In terms of games and stories, I’m also hoping that all the hard work I’ve done this year will start coming together. Ithaka will still take a while – I know I keep saying that, but it’ll be worth it in the end. I want it to be extraordinary, and you can’t accomplish that by rushing it. As the poem itself suggests, it’s better to take your time. And there will be other games in the meantime, both free and commercial. So don’t give up on me yet.
Another thing I’d like to do is to put out more Lands of Dream content. The reason I’m reluctant to do so is that I currently feel like the audience is still very small, especially for anything that’s not a game. I know that some people love the Oneiropolis Compendium, but at the moment I worry that I’m wasting ideas by publishing them online – ideas that could go into the Lands of Dream novel, Oneiropolis, itself. When I write it, which is still some time away. I’m not sure how to proceed with all this, but I’ll be thinking about it and I’ll be open to ideas. I would love the Lands of Dream website to thrive, even if I don’t make any money off it.

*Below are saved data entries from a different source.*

Context: an optimization exercise on an open-source flow, tuned for small area. The choices shown serve that exercise and are no tape-out recipe.
For this run, only the layout was checked, not whether the RTL still works.
No activity file was given, so power comes from the tool's default toggle rates.

==> design/flow/design.v <==
module fa(input a, input b, input c, output s, output co);
	assign s = a ^ b ^ c;
	assign co = (a & b) | (a & c) | (b & c);
endmodule
module hac(input a, input b, output s, output co);
	assign s = ~(a ^ b);
	assign co = a | b;
endmodule
module dotc(input [7:0] x1, input [7:0] y1, input [7:0] x2, input [7:0] y2, output [16:0] t);
  hac un1(.a(~(x1[0]&y1[0])),.b(~(x2[0]&y2[0])),.s(n1),.co(n2));
  fa un3(.a(~(x1[0]&y1[1])),.b(~(x1[1]&y1[0])),.c(~(x2[0]&y2[1])),.s(n3),.co(n4));
  fa un5(.a(~(x2[1]&y2[0])),.b(n2),.c(n3),.s(n5),.co(n6));
  fa un7(.a(~(x1[0]&y1[2])),.b(~(x1[1]&y1[1])),.c(~(x1[2]&y1[0])),.s(n7),.co(n8));
  fa un9(.a(~(x2[0]&y2[2])),.b(~(x2[1]&y2[1])),.c(~(x2[2]&y2[0])),.s(n9),.co(n10));
  fa un11(.a(n4),.b(n7),.c(n9),.s(n11),.co(n12));
  hac un13(.a(n6),.b(n11),.s(n13),.co(n14));
  fa un15(.a(~(x1[0]&y1[3])),.b(~(x1[1]&y1[2])),.c(~(x1[2]&y1[1])),.s(n15),.co(n16));
  fa un17(.a(~(x1[3]&y1[0])),.b(~(x2[0]&y2[3])),.c(~(x2[1]&y2[2])),.s(n17),.co(n18));
  fa un19(.a(~(x2[2]&y2[1])),.b(~(x2[3]&y2[0])),.c(n10),.s(n19),.co(n20));
  fa un21(.a(n8),.b(n15),.c(n17),.s(n21),.co(n22));
  fa un23(.a(n19),.b(n12),.c(n21),.s(n23),.co(n24));
  hac un25(.a(n14),.b(n23),.s(n25),.co(n26));
  fa un27(.a(~(x1[0]&y1[4])),.b(~(x1[1]&y1[3])),.c(~(x1[2]&y1[2])),.s(n27),.co(n28));
  fa un29(.a(~(x1[3]&y1[1])),.b(~(x1[4]&y1[0])),.c(~(x2[0]&y2[4])),.s(n29),.co(n30));
  fa un31(.a(~(x2[1]&y2[3])),.b(~(x2[2]&y2[2])),.c(~(x2[3]&y2[1])),.s(n31),.co(n32));
  fa un33(.a(~(x2[4]&y2[0])),.b(n16),.c(n18),.s(n33),.co(n34));
  fa un35(.a(n27),.b(n29),.c(n31),.s(n35),.co(n36));
  fa un37(.a(n20),.b(n22),.c(n33),.s(n37),.co(n38));
  fa un39(.a(n35),.b(n24),.c(n37),.s(n39),.co(n40));
  hac un41(.a(n26),.b(n39),.s(n41),.co(n42));
  fa un43(.a(~(x1[0]&y1[5])),.b(~(x1[1]&y1[4])),.c(~(x1[2]&y1[3])),.s(n43),.co(n44));
  fa un45(.a(~(x1[3]&y1[2])),.b(~(x1[4]&y1[1])),.c(~(x1[5]&y1[0])),.s(n45),.co(n46));
  fa un47(.a(~(x2[0]&y2[5])),.b(~(x2[1]&y2[4])),.c(~(x2[2]&y2[3])),.s(n47),.co(n48));
  fa un49(.a(~(x2[3]&y2[2])),.b(~(x2[4]&y2[1])),.c(~(x2[5]&y2[0])),.s(n49),.co(n50));
  fa un51(.a(n28),.b(n30),.c(n32),.s(n51),.co(n52));
  fa un53(.a(n43),.b(n45),.c(n47),.s(n53),.co(n54));
  fa un55(.a(n49),.b(n34),.c(n36),.s(n55),.co(n56));
  fa un57(.a(n51),.b(n53),.c(n38),.s(n57),.co(n58));
  fa un59(.a(n55),.b(n40),.c(n57),.s(n59),.co(n60));
  hac un61(.a(n42),.b(n59),.s(n61),.co(n62));
  fa un63(.a(~(x1[0]&y1[6])),.b(~(x1[1]&y1[5])),.c(~(x1[2]&y1[4])),.s(n63),.co(n64));
  fa un65(.a(~(x1[3]&y1[3])),.b(~(x1[4]&y1[2])),.c(~(x1[5]&y1[1])),.s(n65),.co(n66));
  fa un67(.a(~(x1[6]&y1[0])),.b(~(x2[0]&y2[6])),.c(~(x2[1]&y2[5])),.s(n67),.co(n68));
  fa un69(.a(~(x2[2]&y2[4])),.b(~(x2[3]&y2[3])),.c(~(x2[4]&y2[2])),.s(n69),.co(n70));
  fa un71(.a(~(x2[5]&y2[1])),.b(~(x2[6]&y2[0])),.c(n44),.s(n71),.co(n72));
  fa un73(.a(n46),.b(n48),.c(n50),.s(n73),.co(n74));
  fa un75(.a(n63),.b(n65),.c(n67),.s(n75),.co(n76));
  fa un77(.a(n69),.b(n52),.c(n71),.s(n77),.co(n78));
  fa un79(.a(n54),.b(n73),.c(n75),.s(n79),.co(n80));
  fa un81(.a(n56),.b(n77),.c(n79),.s(n81),.co(n82));
  fa un83(.a(n58),.b(n81),.c(n60),.s(n83),.co(n84));
  hac un85(.a(n62),.b(n83),.s(n85),.co(n86));
  fa un87(.a(~(x1[0]&y1[7])),.b(~(x1[1]&y1[6])),.c(~(x1[2]&y1[5])),.s(n87),.co(n88));
  fa un89(.a(~(x1[3]&y1[4])),.b(~(x1[4]&y1[3])),.c(~(x1[5]&y1[2])),.s(n89),.co(n90));
  fa un91(.a(~(x1[6]&y1[1])),.b(~(x1[7]&y1[0])),.c(~(x2[0]&y2[7])),.s(n91),.co(n92));
  fa un93(.a(~(x2[1]&y2[6])),.b(~(x2[2]&y2[5])),.c(~(x2[3]&y2[4])),.s(n93),.co(n94));
  fa un95(.a(~(x2[4]&y2[3])),.b(~(x2[5]&y2[2])),.c(~(x2[6]&y2[1])),.s(n95),.co(n96));
  fa un97(.a(~(x2[7]&y2[0])),.b(n64),.c(n66),.s(n97),.co(n98));
  fa un99(.a(n68),.b(n70),.c(n87),.s(n99),.co(n100));
  fa un101(.a(n89),.b(n91),.c(n93),.s(n101),.co(n102));
  fa un103(.a(n95),.b(n72),.c(n74),.s(n103),.co(n104));
  fa un105(.a(n76),.b(n97),.c(n99),.s(n105),.co(n106));
  fa un107(.a(n101),.b(n78),.c(n103),.s(n107),.co(n108));
  fa un109(.a(n80),.b(n105),.c(n107),.s(n109),.co(n110));
  fa un111(.a(n82),.b(n109),.c(n84),.s(n111),.co(n112));
  hac un113(.a(n86),.b(n111),.s(n113),.co(n114));
  fa un115(.a(~(x1[1]&y1[7])),.b(~(x1[2]&y1[6])),.c(~(x1[3]&y1[5])),.s(n115),.co(n116));
  fa un117(.a(~(x1[4]&y1[4])),.b(~(x1[5]&y1[3])),.c(~(x1[6]&y1[2])),.s(n117),.co(n118));
  fa un119(.a(~(x1[7]&y1[1])),.b(~(x2[1]&y2[7])),.c(~(x2[2]&y2[6])),.s(n119),.co(n120));
  fa un121(.a(~(x2[3]&y2[5])),.b(~(x2[4]&y2[4])),.c(~(x2[5]&y2[3])),.s(n121),.co(n122));
  fa un123(.a(~(x2[6]&y2[2])),.b(~(x2[7]&y2[1])),.c(n88),.s(n123),.co(n124));
  fa un125(.a(n90),.b(n92),.c(n94),.s(n125),.co(n126));
  fa un127(.a(n96),.b(n115),.c(n117),.s(n127),.co(n128));
  fa un129(.a(n119),.b(n121),.c(n98),.s(n129),.co(n130));
  fa un131(.a(n100),.b(n123),.c(n102),.s(n131),.co(n132));
  fa un133(.a(n125),.b(n127),.c(n104),.s(n133),.co(n134));
  fa un135(.a(n129),.b(n106),.c(n131),.s(n135),.co(n136));
  fa un137(.a(n133),.b(n108),.c(n135),.s(n137),.co(n138));
  fa un139(.a(n110),.b(n137),.c(n112),.s(n139),.co(n140));
  hac un141(.a(n114),.b(n139),.s(n141),.co(n142));
  fa un143(.a(~(x1[2]&y1[7])),.b(~(x1[3]&y1[6])),.c(~(x1[4]&y1[5])),.s(n143),.co(n144));
  fa un145(.a(~(x1[5]&y1[4])),.b(~(x1[6]&y1[3])),.c(~(x1[7]&y1[2])),.s(n145),.co(n146));
  fa un147(.a(~(x2[2]&y2[7])),.b(~(x2[3]&y2[6])),.c(~(x2[4]&y2[5])),.s(n147),.co(n148));
  fa un149(.a(~(x2[5]&y2[4])),.b(~(x2[6]&y2[3])),.c(~(x2[7]&y2[2])),.s(n149),.co(n150));
  fa un151(.a(n116),.b(n118),.c(n120),.s(n151),.co(n152));
  fa un153(.a(n122),.b(n143),.c(n145),.s(n153),.co(n154));
  fa un155(.a(n147),.b(n149),.c(n124),.s(n155),.co(n156));
  fa un157(.a(n126),.b(n128),.c(n151),.s(n157),.co(n158));
  fa un159(.a(n153),.b(n130),.c(n155),.s(n159),.co(n160));
  fa un161(.a(n132),.b(n157),.c(n134),.s(n161),.co(n162));
  fa un163(.a(n159),.b(n136),.c(n161),.s(n163),.co(n164));
  fa un165(.a(n138),.b(n163),.c(n140),.s(n165),.co(n166));
  hac un167(.a(n142),.b(n165),.s(n167),.co(n168));
  fa un169(.a(~(x1[3]&y1[7])),.b(~(x1[4]&y1[6])),.c(~(x1[5]&y1[5])),.s(n169),.co(n170));
  fa un171(.a(~(x1[6]&y1[4])),.b(~(x1[7]&y1[3])),.c(~(x2[3]&y2[7])),.s(n171),.co(n172));
  fa un173(.a(~(x2[4]&y2[6])),.b(~(x2[5]&y2[5])),.c(~(x2[6]&y2[4])),.s(n173),.co(n174));
  fa un175(.a(~(x2[7]&y2[3])),.b(n144),.c(n146),.s(n175),.co(n176));
  fa un177(.a(n148),.b(n150),.c(n169),.s(n177),.co(n178));
  fa un179(.a(n171),.b(n173),.c(n152),.s(n179),.co(n180));
  fa un181(.a(n154),.b(n175),.c(n177),.s(n181),.co(n182));
  fa un183(.a(n156),.b(n179),.c(n158),.s(n183),.co(n184));
  fa un185(.a(n181),.b(n160),.c(n183),.s(n185),.co(n186));
  fa un187(.a(n162),.b(n185),.c(n164),.s(n187),.co(n188));
  fa un189(.a(n187),.b(n166),.c(n168),.s(n189),.co(n190));
  fa un191(.a(~(x1[4]&y1[7])),.b(~(x1[5]&y1[6])),.c(~(x1[6]&y1[5])),.s(n191),.co(n192));
  fa un193(.a(~(x1[7]&y1[4])),.b(~(x2[4]&y2[7])),.c(~(x2[5]&y2[6])),.s(n193),.co(n194));
  fa un195(.a(~(x2[6]&y2[5])),.b(~(x2[7]&y2[4])),.c(n170),.s(n195),.co(n196));
  fa un197(.a(n172),.b(n174),.c(n191),.s(n197),.co(n198));
  fa un199(.a(n193),.b(n176),.c(n178),.s(n199),.co(n200));
  fa un201(.a(n195),.b(n197),.c(n180),.s(n201),.co(n202));
  fa un203(.a(n182),.b(n199),.c(n201),.s(n203),.co(n204));
  fa un205(.a(n184),.b(n203),.c(n186),.s(n205),.co(n206));
  fa un207(.a(n205),.b(n188),.c(n190),.s(n207),.co(n208));
  fa un209(.a(~(x1[5]&y1[7])),.b(~(x1[6]&y1[6])),.c(~(x1[7]&y1[5])),.s(n209),.co(n210));
  fa un211(.a(~(x2[5]&y2[7])),.b(~(x2[6]&y2[6])),.c(~(x2[7]&y2[5])),.s(n211),.co(n212));
  fa un213(.a(n192),.b(n194),.c(n209),.s(n213),.co(n214));
  fa un215(.a(n211),.b(n196),.c(n198),.s(n215),.co(n216));
  fa un217(.a(n213),.b(n200),.c(n215),.s(n217),.co(n218));
  fa un219(.a(n202),.b(n217),.c(n204),.s(n219),.co(n220));
  fa un221(.a(n219),.b(n206),.c(n208),.s(n221),.co(n222));
  fa un223(.a(~(x1[6]&y1[7])),.b(~(x1[7]&y1[6])),.c(~(x2[6]&y2[7])),.s(n223),.co(n224));
  fa un225(.a(~(x2[7]&y2[6])),.b(n210),.c(n212),.s(n225),.co(n226));
  fa un227(.a(n223),.b(n214),.c(n225),.s(n227),.co(n228));
  fa un229(.a(n216),.b(n227),.c(n218),.s(n229),.co(n230));
  fa un231(.a(n229),.b(n220),.c(n222),.s(n231),.co(n232));
  fa un233(.a(~(x1[7]&y1[7])),.b(~(x2[7]&y2[7])),.c(n224),.s(n233),.co(n234));
  fa un235(.a(n226),.b(n233),.c(n228),.s(n235),.co(n236));
  fa un237(.a(n235),.b(n230),.c(n232),.s(n237),.co(n238));
  fa un239(.a(n234),.b(n236),.c(n238),.s(n239),.co(n240));
  assign t[0] = n1;
  assign t[1] = n5;
  assign t[2] = n13;
  assign t[3] = n25;
  assign t[4] = n41;
  assign t[5] = n61;
  assign t[6] = n85;
  assign t[7] = n113;
  assign t[8] = n141;
  assign t[9] = n167;
  assign t[10] = n189;
  assign t[11] = n207;
  assign t[12] = n221;
  assign t[13] = n231;
  assign t[14] = n237;
  assign t[15] = n239;
  assign t[16] = n240;
endmodule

Finally, there’s something I may have to do that is going to change my day-to-day life in a significant way: get a(nother) job.
An opportunity has presented itself which I am likely to take. It won’t eat up my whole week, but if it works out (no pun intended), it could make a tremendous difference to our financial situation. The Indiegogo financed Ithaka of the Clouds, you see, but it certainly didn’t finance our cat’s operation, and the extra income would be very useful, especially when it comes to promoting my work or being able to attend events. It’s scary, of course, and I’m genuinely frightened that it will impact my ability to create – but it could also be what finally pushes us to the point where we can realize those projects that have so far been impossible to tackle. Actually, I’ve decided I just can’t do it right now. I have too many projects that demand my attention, and while we need the money, it would be better to get that money by releasing something. I’ve been getting so much better at all this and we’re too close to success to give up now.
I want to take that step forward: towards the stories I’ve been wanting to tell, towards getting out of this depressing city, towards spending more time creating than worrying. I hope I can do that, and I hope you’ll be along for the ride.